### src/rtl/pfadd_pkg.sv
package pfadd_pkg;

  localparam int FP_W    = 32;
  localparam int EXP_W   = 8;
  localparam int FRAC_W  = 23;
  localparam int SIG_W   = FRAC_W + 1;         // significand with hidden bit
  localparam int EXT_W   = SIG_W + 3;          // plus guard, round, sticky
  localparam int LANES   = 2;
  localparam int PACK_W  = FP_W * LANES;
  localparam int SUM_W   = EXT_W + 1;          // room for carry out
  localparam int LZ_W    = $clog2(SUM_W + 1);
  localparam int EXP_MAX = (1 << EXP_W) - 1;

  typedef enum logic [1:0] {
    OP_ADD  = 2'b00,
    OP_SUB  = 2'b01,
    OP_RSUB = 2'b10,
    OP_HACC = 2'b11
  } pf_op_e;

  // One lane after operand alignment: the first pipeline stage contents.
  typedef struct packed {
    logic               sign_big;
    logic               eff_sub;
    logic [EXP_W-1:0]   exp_big;
    logic [EXT_W-1:0]   mag_big;
    logic [EXT_W-1:0]   mag_small;
  } align_t;

endpackage

### src/rtl/pfadd_route.sv
module pfadd_route
  import pfadd_pkg::*;
(
  input  logic [1:0]                  op_i,
  input  logic [PACK_W-1:0]           a_i,
  input  logic [PACK_W-1:0]           b_i,
  output logic [LANES-1:0][FP_W-1:0]  x_o,
  output logic [LANES-1:0][FP_W-1:0]  y_o
);

  logic [LANES-1:0][FP_W-1:0] a_l, b_l;
  pf_op_e op;

  assign a_l = a_i;
  assign b_l = b_i;
  assign op  = pf_op_e'(op_i);

  // Subtraction is an addition with the second addend's sign flipped.
  always_comb begin
    x_o = a_l;
    y_o = b_l;
    unique case (op)
      OP_ADD: begin
        x_o = a_l;
        y_o = b_l;
      end
      OP_SUB: begin
        x_o = a_l;
        for (int i = 0; i < LANES; i++) y_o[i] = {~b_l[i][FP_W-1], b_l[i][FP_W-2:0]};
      end
      OP_RSUB: begin
        x_o = b_l;
        for (int i = 0; i < LANES; i++) y_o[i] = {~a_l[i][FP_W-1], a_l[i][FP_W-2:0]};
      end
      OP_HACC: begin
        x_o[0] = a_l[0];
        y_o[0] = a_l[1];
        x_o[1] = b_l[0];
        y_o[1] = b_l[1];
      end
      default: begin
        x_o = a_l;
        y_o = b_l;
      end
    endcase
  end

endmodule

### src/rtl/pfadd_align.sv
module pfadd_align
  import pfadd_pkg::*;
(
  input  logic [FP_W-1:0] x_i,
  input  logic [FP_W-1:0] y_i,
  output align_t          al_o
);

  localparam int WIDE_W = 2 * SIG_W;

  logic             sx, sy, sb, ss;
  logic [EXP_W-1:0] ex, ey, eb, es, diff;
  logic [SIG_W-1:0] mx, my, mb, ms;
  logic             x_big;
  logic [WIDE_W-1:0] wide, shifted;
  logic [EXT_W-2:0] top;
  logic             sticky;

  always_comb begin
    sx = x_i[FP_W-1];
    sy = y_i[FP_W-1];
    ex = x_i[FP_W-2:FRAC_W];
    ey = y_i[FP_W-2:FRAC_W];
    // zero exponent field: treat as signed zero
    mx = (ex == '0) ? '0 : {1'b1, x_i[FRAC_W-1:0]};
    my = (ey == '0) ? '0 : {1'b1, y_i[FRAC_W-1:0]};

    x_big = {ex, mx} >= {ey, my};
    sb = x_big ? sx : sy;
    ss = x_big ? sy : sx;
    eb = x_big ? ex : ey;
    es = x_big ? ey : ex;
    mb = x_big ? mx : my;
    ms = x_big ? my : mx;
    diff = eb - es;

    wide    = {ms, {SIG_W{1'b0}}};
    shifted = wide >> diff;
    if (diff >= EXP_W'(WIDE_W)) begin
      top    = '0;
      sticky = |ms;
    end else begin
      top    = shifted[WIDE_W-1 -: (EXT_W-1)];
      sticky = |shifted[WIDE_W-EXT_W:0];
    end

    al_o.sign_big  = sb;
    al_o.eff_sub   = sb ^ ss;
    al_o.exp_big   = eb;
    al_o.mag_big   = {mb, 3'b000};
    al_o.mag_small = {top, sticky};
  end

endmodule

### src/rtl/pfadd_finish.sv
module pfadd_finish
  import pfadd_pkg::*;
(
  input  align_t          al_i,
  output logic [FP_W-1:0] res_o
);

  function automatic logic [LZ_W-1:0] lead_zeros(input logic [EXT_W-1:0] v);
    logic [LZ_W-1:0] n;
    logic            seen;
    n    = '0;
    seen = 1'b0;
    for (int i = EXT_W - 1; i >= 0; i--) begin
      if (!seen && !v[i]) n = n + 1'b1;
      else                seen = 1'b1;
    end
    return n;
  endfunction

  logic [SUM_W-1:0]  sum;
  logic [EXT_W-1:0]  norm;
  logic [LZ_W-1:0]   lz;
  logic signed [EXP_W+2:0] e_norm, e_fin;
  logic [SIG_W-1:0]  keep;
  logic              rnd_up;
  logic [SIG_W:0]    rnd;
  logic [FRAC_W-1:0] frac;

  always_comb begin
    if (al_i.eff_sub) sum = {1'b0, al_i.mag_big} - {1'b0, al_i.mag_small};
    else              sum = {1'b0, al_i.mag_big} + {1'b0, al_i.mag_small};

    lz = '0;
    if (sum[SUM_W-1]) begin
      norm   = {sum[SUM_W-1:2], sum[1] | sum[0]};
      e_norm = $signed({3'b000, al_i.exp_big}) + 11'sd1;
    end else begin
      lz     = lead_zeros(sum[EXT_W-1:0]);
      norm   = sum[EXT_W-1:0] << lz;
      e_norm = $signed({3'b000, al_i.exp_big}) - $signed({{(EXP_W+3-LZ_W){1'b0}}, lz});
    end

    keep   = norm[EXT_W-1:3];
    rnd_up = norm[2] & (norm[1] | norm[0] | keep[0]);
    rnd    = {1'b0, keep} + {{SIG_W{1'b0}}, rnd_up};
    if (rnd[SIG_W]) begin
      frac  = rnd[SIG_W-1:1];
      e_fin = e_norm + 11'sd1;
    end else begin
      frac  = rnd[FRAC_W-1:0];
      e_fin = e_norm;
    end

    if (sum == '0) begin
      res_o = '0;
    end else if (e_fin >= $signed(11'(EXP_MAX))) begin
      res_o = {al_i.sign_big, EXP_W'(EXP_MAX - 1), {FRAC_W{1'b1}}};
    end else if (e_fin <= 11'sd0) begin
      res_o = '0;
    end else begin
      res_o = {al_i.sign_big, e_fin[EXP_W-1:0], frac};
    end
  end

endmodule

### src/rtl/pfadd_dual.sv
module pfadd_dual
  import pfadd_pkg::*;
(
  input  logic              clk,
  input  logic              rst_n,
  input  logic              in_valid,
  input  logic [1:0]        in_op,
  input  logic [63:0]       in_a,
  input  logic [63:0]       in_b,
  output logic              out_valid,
  output logic [63:0]       out_data
);

  logic [LANES-1:0][FP_W-1:0] lane_x, lane_y, lane_res;
  align_t [LANES-1:0]         st1_d, st1_q;
  logic                       st1_vld_d, st1_vld_q;
  logic                       out_vld_d;
  logic [PACK_W-1:0]          out_data_d;

  pfadd_route u_route (
    .op_i (in_op),
    .a_i  (in_a),
    .b_i  (in_b),
    .x_o  (lane_x),
    .y_o  (lane_y)
  );

  for (genvar g = 0; g < LANES; g++) begin : g_lane
    pfadd_align u_align (
      .x_i  (lane_x[g]),
      .y_i  (lane_y[g]),
      .al_o (st1_d[g])
    );
    pfadd_finish u_finish (
      .al_i  (st1_q[g]),
      .res_o (lane_res[g])
    );
  end

  // next-state logic
  always_comb begin
    st1_vld_d  = in_valid;
    out_vld_d  = st1_vld_q;
    out_data_d = lane_res;
  end

  // valid bits: reset
  always_ff @(posedge clk or negedge rst_n) begin
    if (!rst_n) begin
      st1_vld_q <= 1'b0;
      out_valid <= 1'b0;
    end else begin
      st1_vld_q <= st1_vld_d;
      out_valid <= out_vld_d;
    end
  end

  // data: no reset, loaded only when a valid operation passes
  always_ff @(posedge clk) begin
    if (st1_vld_d) st1_q    <= st1_d;
    if (out_vld_d) out_data <= out_data_d;
  end

endmodule

### config.mk
export PLATFORM = sky130hd
export DESIGN_NAME = pfadd_dual
export DESIGN_NICKNAME = d
export VERILOG_FILES = /design/src/rtl/pfadd_pkg.sv /design/src/rtl/pfadd_route.sv /design/src/rtl/pfadd_align.sv /design/src/rtl/pfadd_finish.sv /design/src/rtl/pfadd_dual.sv
export SDC_FILE = /design/constraint.sdc
export NUM_CORES = 1
export LEC_CHECK = 0
export BUFFER_PORTS_ARGS = -buffer_cell sky130_fd_sc_hd__buf_4
export CAP_MARGIN = 20
export CORE_MARGIN = 10
export CORE_UTILIZATION = 45
export DETAILED_ROUTE_END_ITERATION = 7
export REMOVE_ABC_BUFFERS = 1
export SETUP_SLACK_MARGIN = 0.02
export SYNTH_ARGS = -nofsm -noshare
export SYNTH_HDL_FRONTEND = slang
export SYNTH_SLANG_ARGS = --single-unit
export TNS_END_PERCENT = 1
### constraint.sdc
create_clock -name clk -period 23.1 [get_ports clk]
set_input_delay 1.155 -clock clk [delete_from_list [all_inputs] [get_ports clk]]
set_output_delay 1.155 -clock clk [all_outputs]
set_load 0.02 [all_outputs]
==> results of run 1 <==
-- worst max-delay path: cells and delay by family (launching register included) --
family	cells	cell delay [ps]
flip-flops	1	420
AO/OA/AOI/OAI	37	6500
adder cells (fa/ha/maj)	24	7470
buffers and inverters	10	1140
multiplexers	8	1610
AND/OR/NAND/NOR	25	4280
-- placed cells by master (no fill, tap or decap), types with 46 or more instances in the layout --
master      n
mux2i_1   269
and3_1     59
or3_1      56
nand2_1   526
nand3_1   139
a31oi_1    66
ha_1      227
inv_1     207
a21oi_1   341
o211ai_1  106
nand4_1    68
buf_4     331
nor2_1    505
nor2b_1    46
nand2b_1   49
o21ai_0   327
nor3_1    131
edfxtp_1  186
mux2_2     69
xor2_1     78
xnor2_1   137
a21o_1     80
-- routing by layer --
layer  routed length [microns]  GRT usage
met2                     57500      0.428
met3                     10100     0.0366
met4                      4700     0.0964
met5                        19          0
met1                     62000      0.404
-- cells by family (layout without fill, tap and decap cells) --
kind of cell,after synthesis,in the layout,synth area share
xor gates and xnor gates,256,256,0.0746
buffers and inverters,489,584,0.0546
and+or+nand+nor,1828,1829,0.249
adders and majority gates,248,248,0.0868
DFF,188,188,0.158
AOI/OAI and AO/OA,1434,1434,0.268
muxes,361,361,0.110
-- state kept, by name (all words and copies together), names as in the netlist --
name       flops
out_data      64
out_vld_d      1
st1_q        122
out_valid      1
-- what timing repair did --
item	CTS	global route
resized for setup	2	51
endpoints found under the setup margin	23	64
pin swaps	0	9
buffers inserted	0	16
hold buffers	0	0
endpoints found under the hold margin	0	0
gates cloned	0	2
-- stage by stage --
step / utilization / TNS [ps] / worst slack (ps)
after floorplan: - / 0 / 601
after global placement: 0.487 / 0 / 633
after detailed placement: 0.487 / 0 / 7.30
after CTS: 0.495 / 0 / 78.0
after global routing: 0.500 / -909 / -59.3
final: 0.500 / 0 / 1400
-- worst max-delay path by stage --
stage	start	endpoint	slack, ps	cells after the start
CTS	st1_q[0]	out_data[4]	80	108
finish	st1_q[94]	out_data[52]	1400	104
floorplan	st1_q[62]	out_data[0]	600	102
detailed placement	st1_q[30]	out_data[5]	7	109
global placement	st1_q[3]	out_data[3]	630	108
global route	st1_q[17]	out_data[5]	-60	108
-- where the power goes --
group,switching (W),internal [W]
sequential,0.0000447,0.000495
clock,0.000162,0.000157
combinational,0.00206,0.00116
total,0.00226,0.00181
-- final cells by class --
type	count	area, sq um
Clock buffer	17	425
Clock inverter	15	195
Fill cell	7975	39400
Inverter	217	818
Multi-Input combinational cell	4128	28400
Sequential cell	188	5640
Tap cell	1050	1310
Timing Repair Buffer	335	2550
==> flow_metrics.env, run 1 <==
export IMPL_outcome="complete, no violations"
export IMPL_place_congestion=0.976
export IMPL_dieArea_sq_um=90900
export IMPL_reg2reg_depth=104
export IMPL_slowest_delay_ps=720
export IMPL_peakVddDrop_mv=0.0700
export IMPL_critPathArrivalTime_ps=21940
export IMPL_hold_viol=0
export IMPL_worst_pin_slew_ps=1070
export IMPL_start_kind="register"
export IMPL_synth_edf_count=186
export IMPL_timing_rr_start="st1_q[94]"
export IMPL_grt_overflow_total=0
export IMPL_vias_per_cell=6.38
export IMPL_cts_tree="done"
export IMPL_grt_max_degree=81
export IMPL_drv_slew=0
export IMPL_critPathSlowestCell="or4b_2"
export IMPL_fmaxAchievable_mhz=46.1
export IMPL_design_area_sq_um=39400
export IMPL_slew_headroom=0.284
export IMPL_antenna_found_initial=1
export IMPL_worstHoldEndpoint="out_valid"
export IMPL_drt_first_pass_iters=8
export IMPL_yosysTopAreaCellShare=0.157
export IMPL_cts_buffers=17
export IMPL_num_vias=37900
export IMPL_diodes=0
export IMPL_path_common_cell="ha_1"
export IMPL_synth_area_leaders="edfxtp_1 (16%), ha_1 (8.1%), mux2i_1 (7.6%)"
export IMPL_leakage_nw=16.1
export IMPL_holdWs_ps=398
export IMPL_clk_path_buf_depth=2
export IMPL_hp_class="register to register"
export IMPL_nets=5254
export IMPL_p_total_w=0.00408
export IMPL_final_cells=5950
export IMPL_synth_most_common_cell="nand2_1"
export IMPL_cts_sinks=188
export IMPL_row_count=103
export IMPL_dp_hpwl_microns=108000
export IMPL_h_tree_depth=4
export IMPL_dpl_cell_count=5900
export IMPL_syn_cell_area_sq_um=35700
export IMPL_portBuffers=197
export IMPL_drc=0
export IMPL_r2r_end="out_data[52]"
export IMPL_synthTopCellsByCount="nand2_1 (527), nor2_1 (507), a21oi_1 (342)"
export IMPL_hp_start="out_vld_d"
export IMPL_core_sq_um=78700
export IMPL_powerDensity_nw_per_um2=104
export IMPL_grtUsageTotal=0.282
export IMPL_netlist_instances=4804
export IMPL_initial_core_util=0.453
export IMPL_path_class="register to register"
export IMPL_finalSetupViolCount=0
export IMPL_cp_required_ps=23330
export IMPL_timing_max_cap_violations=0
export IMPL_synth_cell_type_count=130
export IMPL_min_path_cells=0
export IMPL_ys_warn_count=0
export IMPL_grt_pass1_wl_microns=205000
export IMPL_finalClockSkew_ps=27.5
export IMPL_die_h_microns=302
export IMPL_grt_pass1_vias=34400
export IMPL_syn_avg_cell_area_sq_um=7.43
export IMPL_wl_microns=134000
export IMPL_drt_iter0_drc=4071
export IMPL_yosysSeqAreaShare=0.158
export IMPL_wl_per_cell_microns=22.6
export IMPL_end_kind="register"
export IMPL_clockRootBuffer="clkbuf_16"
export IMPL_final_antenna_net_count=0
export IMPL_area_growth_syn_to_layout_pct=10.3
export IMPL_ys_flop_type="edfxtp_1"
export IMPL_clkSlewWorstSetupHoldPaths_ps=80
export IMPL_yosys_area_top_type="edfxtp_1"
export IMPL_io_pins=198
export IMPL_fin_crit_sh=0.940
export IMPL_die_x_microns=302
export IMPL_place_area_sq_um=38400
export IMPL_ys_ff_latch=188
export IMPL_critPathMaxFanout=29
export IMPL_rsz0062_at_grt="yes"
export IMPL_clkLatencyLatePin_ps=520
export IMPL_async_flop_share=0.0106
export IMPL_r2r_setup_slack_ps=1400
export IMPL_drive_gt1_frac=0.127
export IMPL_min_period_ps=21700
Note: power is estimated with default switching activity, not from simulation.
==> run 2, diff against run 1 <==
--- a/config.mk
+++ b/config.mk
@@ -7,11 +7,12 @@
 export LEC_CHECK = 0
 export BUFFER_PORTS_ARGS = -buffer_cell sky130_fd_sc_hd__buf_4
 export CAP_MARGIN = 20
-export CORE_MARGIN = 10
+export CORE_MARGIN = 1.5
 export CORE_UTILIZATION = 45
 export DETAILED_ROUTE_END_ITERATION = 7
 export REMOVE_ABC_BUFFERS = 1
 export SETUP_SLACK_MARGIN = 0.02
+export SLEW_MARGIN = 25
 export SYNTH_ARGS = -nofsm -noshare
 export SYNTH_HDL_FRONTEND = slang
 export SYNTH_SLANG_ARGS = --single-unit
==> constraint.sdc (replaced) <==
create_clock -name clk -period 26.3 [get_ports clk]
set_input_delay 1.315 -clock clk [delete_from_list [all_inputs] [get_ports clk]]
set_output_delay 1.315 -clock clk [all_outputs]
set_load 0.02 [all_outputs]
==> flow_metrics.env, run 2 (synthesis results as in run 1) <==
export IMPL_combPwrFrac=0.784
export IMPL_drt_iter0_drc=3537
export IMPL_drv_slew=0
export IMPL_finalClockSkew_ps=9.88
export IMPL_fin_tns_setup_ps=0
export IMPL_slowest_delay_ps=820
export IMPL_critPathArrivalTime_ps=24310
export IMPL_grtUsageTotal=0.310
export IMPL_cts_sinks=188
export IMPL_antenna_found_initial=0
export IMPL_reg_largest_list="st1_q (122), out_data (64)"
export IMPL_grt_max_degree=104
export IMPL_finalSetupViolCount=0
export IMPL_drt_first_pass_iters=6
export IMPL_clk_path_buf_depth=2
export IMPL_grt_pass1_wl_microns=201000
export IMPL_vias_per_cell=6.36
export IMPL_leakage_nw=15.6
export IMPL_core_sq_um=78700
export IMPL_mostFrequentLayoutCells="nand2_1 (527), nor2_1 (506), a21oi_1 (341)"
export IMPL_clkSlewWorstSetupHoldPaths_ps=80
export IMPL_die_h_microns=285
export IMPL_hp_class="input port to async pin"
export IMPL_area_growth_syn_to_layout_pct=8.13
export IMPL_end_kind="register"
export IMPL_hold_viol=0
export IMPL_dp_hpwl_microns=105000
export IMPL_reg2reg_depth=109
export IMPL_slew_headroom=0.254
export IMPL_worst_pin_slew_ps=1090
export IMPL_min_period_ps=24110
export IMPL_initial_core_util=0.453
export IMPL_regMostFlops="st1_q"
export IMPL_timing_max_cap_violations=0
export IMPL_fin_crit_sh=0.917
export IMPL_dpl_cell_count=5852
export IMPL_dieArea_sq_um=81000
export IMPL_grt_pass1_vias=34300
export IMPL_clockRootBuffer="clkbuf_16"
export IMPL_powerDensity_nw_per_um2=89.8
export IMPL_num_vias=37400
export IMPL_cts_resized=0
export IMPL_critPathMaxFanout=33
export IMPL_critPathSlowestCell="xnor2_1"
export IMPL_drc=0
export IMPL_portBuffers=197
export IMPL_grt_overflow_total=0
export IMPL_hold_buffers=0
export IMPL_final_setup_worst_slack_ps=2190
export IMPL_path_class="register to register"
export IMPL_fmaxAchievable_mhz=41.5
export IMPL_row_count=103
export IMPL_outcome="complete, no violations"
export IMPL_place_congestion=1.01
export IMPL_diodes=0
export IMPL_mostFrequentLayoutCell="nand2_1"
export IMPL_cts_tree="done"
export IMPL_largest_reg_flops=122
export IMPL_clkLatencyLatePin_ps=500
export IMPL_wl_per_cell_microns=22.1
export IMPL_wl_microns=130000
export IMPL_start_kind="register"
export IMPL_drive_gt1_frac=0.108
export IMPL_p_seq_frac=0.137
export IMPL_die_x_microns=285
export IMPL_nets=5188
export IMPL_pwr_share_clk=0.078
export IMPL_io_pins=198
export IMPL_cts_buffers=17
export IMPL_path_common_cell="ha_1"
export IMPL_swShare=0.558
export IMPL_post_cts_buffers=0
export IMPL_p_sw_w=0.00193
export IMPL_h_tree_depth=4
export IMPL_dp_slack_ps=2670
export IMPL_internal_power_w=0.00153
export IMPL_final_cells=5883
export IMPL_final_antenna_net_count=0
export IMPL_peakVddDrop_mv=0.0576
export IMPL_rsz0062_at_grt="no"
export IMPL_place_area_sq_um=38000
export IMPL_design_area_sq_um=38600
export IMPL_cp_required_ps=26510
==> run 2: worst max-delay path: cells and delay by family, from the launching register on <==
family          cells  cell delay (ps)
fa+ha+maj          27             8210
compound gates     32             6530
simple gates       35             5310
mux                 9             1580
buf+inv             5              970
xor+xnor            1              820
flops               1              370
==> run 2: per-stage QoR <==
stage               hold WS [ps]  utilization  power (W)
floorplan                    519            -    0.00234
CTS                          585        0.490    0.00341
finish                       608        0.490    0.00346
global placement             643        0.482    0.00312
detailed placement           666        0.482    0.00312
global route                 592        0.490    0.00372
==> run 2: layout make-up <==
class / count / area, sq um
Sequential cell: 188 / 5640
Fill cell: 7930 / 40200
Clock inverter: 14 / 159
Tap cell: 1050 / 1310
Inverter: 217 / 815
Clock buffer: 17 / 425
Timing Repair Buffer: 270 / 2030
Multi-Input combinational cell: 4127 / 28200
==> run 2: layer usage <==
| layer | vias to the layer above | GRT usage | routed length, microns |
|---|---|---|---|
| li1 | 18000 | - | - |
| met1 | 17800 | 0.437 | 60100 |
| met2 | 1464 | 0.483 | 56900 |
| met3 | 190 | 0.0307 | 8110 |
| met4 | 0 | 0.123 | 4960 |
| met5 | - | 0 | 0 |
==> run 2: path summary, 6_finish.rpt <==
path | startpoint | end | slack [ps]
max | st1_q[3] | out_data[2] | 2190
min | rst_n | out_vld_d | 610
max reg2reg | st1_q[3] | out_data[2] | 2190
min reg2reg | st1_q[63] | out_data[31] | 670
max in group asynchronous | rst_n | out_vld_d | 25570
min in group clk | st1_q[63] | out_data[31] | 670
==> run 2: power by group through the flow <==
| stage | clock network (W) | registers, W | logic [W] |
|---|---|---|---|
| finish | 0.000272 | 0.000475 | 0.00272 |
| global route | 0.000283 | 0.000483 | 0.00296 |
| CTS | 0.000276 | 0.000476 | 0.00265 |
| detailed placement | 0 | 0.000482 | 0.00264 |
| global placement | 0 | 0.000480 | 0.00264 |
| floorplan | 0 | 0.000528 | 0.00181 |
==> config.mk <==
export PLATFORM = sky130hd
export DESIGN_NAME = vga_pattern_gen
export DESIGN_NICKNAME = d
export VERILOG_FILES = /design/src/rtl/vga_pattern_gen.sv
export SDC_FILE = /design/constraint.sdc
export NUM_CORES = 1
export LEC_CHECK = 0
export ABC_AREA = 1
export CAP_MARGIN = 20
export CORE_ASPECT_RATIO = 0.9
export CORE_MARGIN = 3
export CORE_UTILIZATION = 45
export DETAILED_ROUTE_END_ITERATION = 10
export PLACE_DENSITY = 0.78
export SLEW_MARGIN = 10
export SYNTH_ARGS = -nofsm -noshare
export SYNTH_HDL_FRONTEND = slang
export SYNTH_SLANG_ARGS = --single-unit
export TNS_END_PERCENT = 1
==> constraint.sdc <==
create_clock -name clk -period 3.6 [get_ports clk]
set_clock_uncertainty 0.1 [all_clocks]
set_input_delay 0.72 -clock clk [delete_from_list [all_inputs] [get_ports clk]]
set_output_delay 0.72 -clock clk [all_outputs]
set_load 0.005 [all_outputs]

• • • • •

__Required action__. Whenever a line above includes the string "sticky", copy it.

__Reply__.
  localparam int EXT_W   = SIG_W + 3;          // plus guard, round, sticky
  logic             sticky;
      sticky = |ms;
      sticky = |shifted[WIDE_W-EXT_W:0];
    al_o.mag_small = {top, sticky};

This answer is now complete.